- Records from a collection:
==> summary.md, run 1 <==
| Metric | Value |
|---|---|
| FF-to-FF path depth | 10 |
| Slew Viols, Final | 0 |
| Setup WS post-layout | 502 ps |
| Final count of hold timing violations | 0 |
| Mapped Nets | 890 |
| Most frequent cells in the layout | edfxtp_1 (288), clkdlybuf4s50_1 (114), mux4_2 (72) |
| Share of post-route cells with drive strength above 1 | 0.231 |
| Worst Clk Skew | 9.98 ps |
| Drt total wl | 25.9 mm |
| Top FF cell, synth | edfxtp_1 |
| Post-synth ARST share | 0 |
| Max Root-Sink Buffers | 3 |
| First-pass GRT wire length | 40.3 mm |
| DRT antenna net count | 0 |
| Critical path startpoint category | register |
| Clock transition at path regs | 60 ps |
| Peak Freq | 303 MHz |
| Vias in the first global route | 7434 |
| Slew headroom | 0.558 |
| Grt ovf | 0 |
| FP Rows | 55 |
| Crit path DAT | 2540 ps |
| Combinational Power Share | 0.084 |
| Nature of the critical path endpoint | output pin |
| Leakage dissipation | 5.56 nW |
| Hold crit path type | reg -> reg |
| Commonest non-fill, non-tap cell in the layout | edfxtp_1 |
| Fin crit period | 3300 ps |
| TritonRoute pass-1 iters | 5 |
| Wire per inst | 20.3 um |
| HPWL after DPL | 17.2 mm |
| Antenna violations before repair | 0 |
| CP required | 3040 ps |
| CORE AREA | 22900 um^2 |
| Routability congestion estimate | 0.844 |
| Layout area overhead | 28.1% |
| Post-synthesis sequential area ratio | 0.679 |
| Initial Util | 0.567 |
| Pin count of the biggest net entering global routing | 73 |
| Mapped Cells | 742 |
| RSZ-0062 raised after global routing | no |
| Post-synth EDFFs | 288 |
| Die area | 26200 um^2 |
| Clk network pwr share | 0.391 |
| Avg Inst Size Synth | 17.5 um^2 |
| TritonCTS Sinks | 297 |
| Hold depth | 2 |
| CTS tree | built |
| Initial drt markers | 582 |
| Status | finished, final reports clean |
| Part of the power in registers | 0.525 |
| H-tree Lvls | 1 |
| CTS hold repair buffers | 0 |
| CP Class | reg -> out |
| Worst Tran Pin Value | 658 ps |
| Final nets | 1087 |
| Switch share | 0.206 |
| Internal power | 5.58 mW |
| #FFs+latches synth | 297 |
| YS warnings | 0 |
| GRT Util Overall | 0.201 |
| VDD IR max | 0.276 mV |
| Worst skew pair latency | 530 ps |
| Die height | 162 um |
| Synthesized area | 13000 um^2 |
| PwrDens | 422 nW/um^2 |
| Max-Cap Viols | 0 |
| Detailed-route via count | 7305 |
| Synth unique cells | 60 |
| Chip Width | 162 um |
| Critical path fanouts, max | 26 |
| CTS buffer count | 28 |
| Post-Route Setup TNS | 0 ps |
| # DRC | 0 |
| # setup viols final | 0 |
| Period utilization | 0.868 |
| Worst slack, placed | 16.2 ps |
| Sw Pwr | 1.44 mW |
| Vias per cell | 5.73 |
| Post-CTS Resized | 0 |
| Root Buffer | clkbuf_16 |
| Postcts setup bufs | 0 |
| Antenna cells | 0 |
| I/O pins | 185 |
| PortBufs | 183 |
==> config.mk <==
export PLATFORM = sky130hd
export DESIGN_NAME = elevator_call_scheduler
export DESIGN_NICKNAME = d
export VERILOG_FILES = /design/src/rtl/elevator_pkg.sv /design/src/rtl/elevator_call_latch.sv /design/src/rtl/elevator_call_scheduler.sv
export SDC_FILE = /design/constraint.sdc
export NUM_CORES = 1
export LEC_CHECK = 0
export CAP_MARGIN = 20
export CORE_MARGIN = 5
export CORE_UTILIZATION = 60
export CTS_CLUSTER_SIZE = 24
export DETAILED_ROUTE_END_ITERATION = 8
export DONT_BUFFER_PORTS = 1
export PLACE_DENSITY = 0.8
export SLEW_MARGIN = 20
export SYNTH_ARGS = -nofsm -noshare
export SYNTH_HDL_FRONTEND = slang
export SYNTH_HIERARCHICAL = 1
export SYNTH_SLANG_ARGS = --single-unit
==> constraint.sdc <==
create_clock -name clk -period 3.3 [get_ports clk]
set_clock_uncertainty 0.2 [all_clocks]
set_input_delay 0.495 -clock clk [delete_from_list [all_inputs] [get_ports clk]]
set_output_delay 0.495 -clock clk [all_outputs]
set_load 0.02 [all_outputs]
==> src/rtl/elevator_pkg.sv <==
// Shared types and default timing for the elevator call scheduler.
package elevator_pkg;
    typedef enum logic [1:0] {
        IDLE = 2'd0,
        MOVE = 2'd1,
        DOOR = 2'd2
    } state_t;

    typedef enum logic {
        UP   = 1'b0,
        DOWN = 1'b1
    } dir_t;

    localparam int FLOOR_W        = 3;
    localparam int DEF_NFLOORS    = 5;
    localparam int DEF_TRAVEL_CYC = 4;
    localparam int DEF_DOOR_CYC   = 3;
endpackage

==> src/rtl/elevator_call_latch.sv <==
// Pending-call register: latches call pulses, clears serviced floors and
// ignores calls that are masked off (the open-door floor).
module elevator_call_latch
    import elevator_pkg::*;
#(
    parameter int NFLOORS = DEF_NFLOORS
) (
    input  logic               clk,
    input  logic               rst,
    input  logic [NFLOORS-1:0] req,
    input  logic [NFLOORS-1:0] clr,
    input  logic [NFLOORS-1:0] suppress,
    output logic [NFLOORS-1:0] pending
);
    logic [NFLOORS-1:0] pending_q;
    logic [NFLOORS-1:0] pending_d;

    always_comb begin
        pending_d = (pending_q | (req & ~suppress)) & ~clr;
    end

    always_ff @(posedge clk) begin
        if (rst) begin
            pending_q <= '0;
        end else begin
            pending_q <= pending_d;
        end
    end

    assign pending = pending_q;
endmodule

==> src/rtl/elevator_call_scheduler.sv <==
// SCAN call scheduler: picks the next stop from latched calls and sequences
// the car through travel and door-dwell phases with cycle counters.
module elevator_call_scheduler
    import elevator_pkg::*;
#(
    parameter int NFLOORS    = DEF_NFLOORS,
    parameter int TRAVEL_CYC = DEF_TRAVEL_CYC,
    parameter int DOOR_CYC   = DEF_DOOR_CYC
) (
    input  logic               clk,
    input  logic               rst,
    input  logic [NFLOORS-1:0] req,
    output logic [FLOOR_W-1:0] floor,
    output logic               dir,
    output logic               moving,
    output logic               door_open,
    output logic [NFLOORS-1:0] pending
);
    localparam int TCNT_W = (TRAVEL_CYC > 1) ? $clog2(TRAVEL_CYC) : 1;
    localparam int DCNT_W = (DOOR_CYC > 1) ? $clog2(DOOR_CYC) : 1;
    localparam logic [TCNT_W-1:0]  TRAVEL_LAST = TCNT_W'(TRAVEL_CYC - 1);
    localparam logic [DCNT_W-1:0]  DOOR_LAST   = DCNT_W'(DOOR_CYC - 1);
    localparam logic [FLOOR_W-1:0] TOP_FLOOR   = FLOOR_W'(NFLOORS - 1);

    state_t              state_q, state_d;
    dir_t                dir_q, dir_d;
    logic [FLOOR_W-1:0]  floor_q, floor_d;
    logic [TCNT_W-1:0]   travel_cnt_q, travel_cnt_d;
    logic [DCNT_W-1:0]   door_cnt_q, door_cnt_d;
    logic                moving_q, moving_d;
    logic                door_open_q, door_open_d;

    logic [NFLOORS-1:0]  pending_q;
    logic [NFLOORS-1:0]  clr;
    logic [NFLOORS-1:0]  suppress;
    logic [NFLOORS-1:0]  floor_onehot;
    logic [NFLOORS-1:0]  step_onehot;
    logic [NFLOORS-1:0]  above_mask;
    logic [NFLOORS-1:0]  below_mask;
    logic [FLOOR_W-1:0]  step_floor;
    logic                ahead;
    logic                behind;
    logic                do_decide;

    genvar gi;
    generate
        for (gi = 0; gi < NFLOORS; gi++) begin : g_masks
            assign floor_onehot[gi] = (floor_q == FLOOR_W'(gi));
            assign step_onehot[gi]  = (step_floor == FLOOR_W'(gi));
            assign above_mask[gi]   = (FLOOR_W'(gi) > floor_q);
            assign below_mask[gi]   = (FLOOR_W'(gi) < floor_q);
        end
    endgenerate

    // A call for the floor whose door is open only restarts the dwell.
    assign suppress = (state_q == DOOR) ? floor_onehot : '0;

    elevator_call_latch #(
        .NFLOORS (NFLOORS)
    ) u_call_latch (
        .clk      (clk),
        .rst      (rst),
        .req      (req),
        .clr      (clr),
        .suppress (suppress),
        .pending  (pending_q)
    );

    always_comb begin
        step_floor = floor_q;
        if (dir_q == UP && floor_q != TOP_FLOOR) begin
            step_floor = floor_q + 1'b1;
        end else if (dir_q == DOWN && floor_q != '0) begin
            step_floor = floor_q - 1'b1;
        end
    end

    assign ahead  = (dir_q == UP) ? |(pending_q & above_mask) : |(pending_q & below_mask);
    assign behind = (dir_q == UP) ? |(pending_q & below_mask) : |(pending_q & above_mask);

    always_ff @(posedge clk) begin
        if (rst) begin
            state_q      <= IDLE;
            dir_q        <= UP;
            floor_q      <= '0;
            travel_cnt_q <= '0;
            door_cnt_q   <= '0;
            moving_q     <= 1'b0;
            door_open_q  <= 1'b0;
        end else begin
            state_q      <= state_d;
            dir_q        <= dir_d;
            floor_q      <= floor_d;
            travel_cnt_q <= travel_cnt_d;
            door_cnt_q   <= door_cnt_d;
            moving_q     <= moving_d;
            door_open_q  <= door_open_d;
        end
    end

    always_comb begin
        state_d      = state_q;
        dir_d        = dir_q;
        floor_d      = floor_q;
        travel_cnt_d = travel_cnt_q;
        door_cnt_d   = door_cnt_q;
        clr          = '0;
        do_decide    = 1'b0;

        case (state_q)
            IDLE: begin
                do_decide = 1'b1;
            end
            MOVE: begin
                if (travel_cnt_q == TRAVEL_LAST) begin
                    travel_cnt_d = '0;
                    floor_d      = step_floor;
                    if (|(pending_q & step_onehot)) begin
                        state_d    = DOOR;
                        door_cnt_d = '0;
                        clr        = step_onehot;
                    end
                end else begin
                    travel_cnt_d = travel_cnt_q + 1'b1;
                end
            end
            DOOR: begin
                if (|(req & floor_onehot)) begin
                    door_cnt_d = '0;
                end else if (door_cnt_q == DOOR_LAST) begin
                    do_decide = 1'b1;
                end else begin
                    door_cnt_d = door_cnt_q + 1'b1;
                end
            end
            default: begin
                state_d = IDLE;
            end
        endcase

        // SCAN decision: serve here, else keep going, else reverse, else rest.
        if (do_decide) begin
            travel_cnt_d = '0;
            door_cnt_d   = '0;
            if (|(pending_q & floor_onehot)) begin
                state_d = DOOR;
                clr     = floor_onehot;
            end else if (ahead) begin
                state_d = MOVE;
            end else if (behind) begin
                state_d = MOVE;
                dir_d   = (dir_q == UP) ? DOWN : UP;
            end else begin
                state_d = IDLE;
            end
        end
    end

    always_comb begin
        moving_d    = (state_d == MOVE);
        door_open_d = (state_d == DOOR);
    end

    assign floor     = floor_q;
    assign dir       = dir_q;
    assign moving    = moving_q;
    assign door_open = door_open_q;
    assign pending   = pending_q;
endmodule

==> out/metrics.yaml <==
pwr:
  comb_power_share_pct: 40.8
  power.density_nw_per_um2: 436
  share_seq_of_total_power_pct: 41.5
  p_sw_share_pct: 40.7
  ir_drop_mv: 0.334
  internal_power_mw: 0.405
  leakagePower_nw: 0.587
  finalPower_mw: 0.683
  p_switching_mw: 0.278
  p_clk_share_pct: 17.6
route:
  via_per_inst: 6.55
  wl_per_cell_um: 17.4
  vias: 1395
  drt_iter0_markers: 86
  dr.pass1.iters: 4
  ant_nets: 0
  drc: 0
  routed_wl_mm: 3.71
timing:
  fin_crit_sh_pct: 90.8
  rsz0062_at_grt: "no"
  worst_hold_slack_ps: 35.6
  hold_viol_final: 0
  setup_violations: 0
  setup_ws_ps: 305
  relSlewSlack_pct: 58.6
  worst_slew_pin_slew_ps: 621
  post-route-min-period_ps: 3000
  fmax_ghz: 0.334
  tns_ps: 0
  report.final.slew_viol_count: 0
flow_run:
  cap_violations: 0
cts:
  clock_tree.buffer_depth: 2
  htree_levels: 1
  clock-root-buffer: "clkbuf_4"
  clkSlewWorstSetupHoldPaths_ps: 120
  insertion_delay_ps: 310
  cts.sinks: 17
  ctsResizeCount: 0
  postCtsHoldBufs: 0
  cts_inserted_buffers: 3
  tritoncts: "yes"
  postCtsSetupBuffers: 0
final_layout:
  ff_latch_area_um2: 340
  final_layout_size_suffix_gt1_share_pct: 15.3
  nFillCells: 207
  final_cells: 213
  antennaDiodeCount: 0
  utilization_pct: 64.4
  nNetsFinal: 202
  layout_commonest_cell: "dfxtp_1"
  final_cell_mix: "17 x dfxtp_1, 16 x nand2_1, 14 x nor2_1"
  multi_input_area_um2: 1080
  stdcell_area_um2: 1570
  area_growth_pct: 3.99
yosys:
  netlist_area_um2: 1510
  syn_area_per_cell_um2: 8.32
  synthArstFlopShare_pct: 0
  ys_ff_latch: 17
  yosysSeqAreaShare_pct: 22.6
  synth_edf_count: 0
  synth_fp_nets: 199
  synthFlopType: "dfxtp_1"
  syn_inst: 181
  synth.distinct_cells: 54
  yosysWarningCount: 6
setup_path:
  worst-setup-path-type: "reg -> reg"
  crit_family: "compound AO/OA/AOI/OAI gates"
  cp_slowest_cell: "mux4_2"
  max_stage_delay_ps: 570
  cp-start-kind: "flip-flop"
  end_kind: "flip-flop"
  crit_fanout: 15
  crit_path_cell_trace: "inv_1 > ha_1 > nor2b_1 > mux4_2 > o211ai_1 > nor3b_1 > o41ai_2 > or3_1 > a21oi_1"
  worst-path-buf-inv: 1
  cp.required_ps: 3290
  crit_arrival_ps: 2990
place:
  gp_congestion: 0.972
  io_buffers: 0
  preCtsSetupSlack_ps: 386
  post_dp_cell_area_um2: 1540
  dpl.hpwl_mm: 2.87
  dp_cells: 209
grt:
  antenna_found_initial: 0
  grt_max_degree: 16
  grt_pass1_vias: 1260
  grt_pass1_wl_mm: 6.07
  grt_use_total_pct: 22.4
  grt_overflow: 0
floorplanning:
  initial_utilization_pct: 61.9
  io_pins: 18
  rows: 18
  dieArea_um2: 3610
  die_h_um: 60.1
  die_w_um: 60.1
  core_um2: 2430
worst_hold_path:
  hold_path.class: "in -> reg"
status:
  status: "completed"
==> final timing paths <==
| path | start | slack [ps] | end | depth (start not counted) |
|---|---|---|---|---|
| worst max-delay path | floor[0] | 300 | door_cnt_q[1] | 9 |
| worst min-delay path | rst | 40 | moving | 1 |
| worst max register to register | floor[0] | 300 | door_cnt_q[1] | 9 |
| worst min register to register | door_cnt_q[0] | 290 | door_cnt_q[0] | 2 |
==> power by group through the flow <==
stage | clock network (mW) | logic (mW) | registers (mW)
final | 0.120 | 0.279 | 0.284
after global routing | 0.133 | 0.306 | 0.288
after CTS | 0.121 | 0.277 | 0.284
after detailed placement | 0 | 0.275 | 0.289
after global placement | 0 | 0.264 | 0.287
after floorplan | 0 | 0.226 | 0.279
==> kinds of logic after synthesis <==
family,synth area share (%)
AND/OR/NAND/NOR,29.8
AO/OA/AOI/OAI,28.2
buffers and inverters,5.81
flip-flops,22.6
adder cells (fa/ha/maj),9.14
XOR/XNOR,2.24
multiplexers,2.16
==> sequential cells by signal (all words and copies together), names as in the netlist <==
name / flops
u_call_latch/pending: 5
travel_cnt_q: 2
moving: 1
state_q: 2
door_cnt_q: 2
door_open: 1
floor: 3
dir: 1
==> cell type report <==
class,instances,area share (%)
Multi-Input combinational cell,146,68.8
Sequential cell,17,21.7
Clock inverter,1,0.319
Clock buffer,3,1.44
Inverter,10,2.40
Timing Repair Buffer,6,2.88
Tap cell,30,2.40
==> metal layers <==
| layer | GRT usage, % | vias up | wire length (µm) | share of wire, % |
|---|---|---|---|---|
| li1 | - | 665 | - | - |
| met1 | 27.5 | 646 | 1510 | 41 |
| met2 | 38.3 | 73 | 1790 | 48 |
| met3 | 4.75 | 11 | 331 | 8.9 |
| met4 | 7.91 | 0 | 83 | 2.2 |
| met5 | 0 | - | 0 | 0 |
==> cells in the mapped netlist, drive strengths merged (2+ instances only) <==
library cell	count	area share (%)
dfxtp	17	23
xnor2	2	1.2
inv	10	2.5
a32o	2	1.3
nor3	5	1.7
o211ai	4	2.0
nor2b	10	6.6
nand2	16	4.0
ha	11	9.1
nand2b	5	2.1
o21a	7	3.5
nor4	2	0.83
nand3b	2	1.0
a31oi	2	2.8
o41ai	2	1.7
o21ai	11	3.7
a211oi	3	1.8
a21oi	12	4.0
and2	3	1.2
and3	3	1.2
or2	2	1.0
clkbuf	2	0.50
nand4	3	1.2
and3b	2	1.2
or3	2	0.83
nand3	2	0.66
buf	6	2.8
nor4b	2	1.6
nor2	14	3.5
(Power assumes the default switching activity.)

- What is being asked:
Which lines run from the one holding "422 nW/um^2 |" through the one holding "placed | 16.2 ps |" in the records above? Repeat them exactly, both included, and nothing more.

- Answer to the problem:
| PwrDens | 422 nW/um^2 |
| Max-Cap Viols | 0 |
| Detailed-route via count | 7305 |
| Synth unique cells | 60 |
| Chip Width | 162 um |
| Critical path fanouts, max | 26 |
| CTS buffer count | 28 |
| Post-Route Setup TNS | 0 ps |
| # DRC | 0 |
| # setup viols final | 0 |
| Period utilization | 0.868 |
| Worst slack, placed | 16.2 ps |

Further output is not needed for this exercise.